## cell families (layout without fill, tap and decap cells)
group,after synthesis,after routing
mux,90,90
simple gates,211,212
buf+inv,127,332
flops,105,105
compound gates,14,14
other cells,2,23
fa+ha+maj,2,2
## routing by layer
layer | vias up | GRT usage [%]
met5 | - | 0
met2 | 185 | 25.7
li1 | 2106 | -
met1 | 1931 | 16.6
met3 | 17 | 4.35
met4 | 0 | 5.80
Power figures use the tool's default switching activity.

What the exercise asks:
Only one span of lines is wanted: the line with "buf+inv,127,332" and every line after it to the end of the entries, output exactly.

Exercise response:
buf+inv,127,332
flops,105,105
compound gates,14,14
other cells,2,23
fa+ha+maj,2,2
## routing by layer
layer | vias up | GRT usage [%]
met5 | - | 0
met2 | 185 | 25.7
li1 | 2106 | -
met1 | 1931 | 16.6
met3 | 17 | 4.35
met4 | 0 | 5.80
Power figures use the tool's default switching activity.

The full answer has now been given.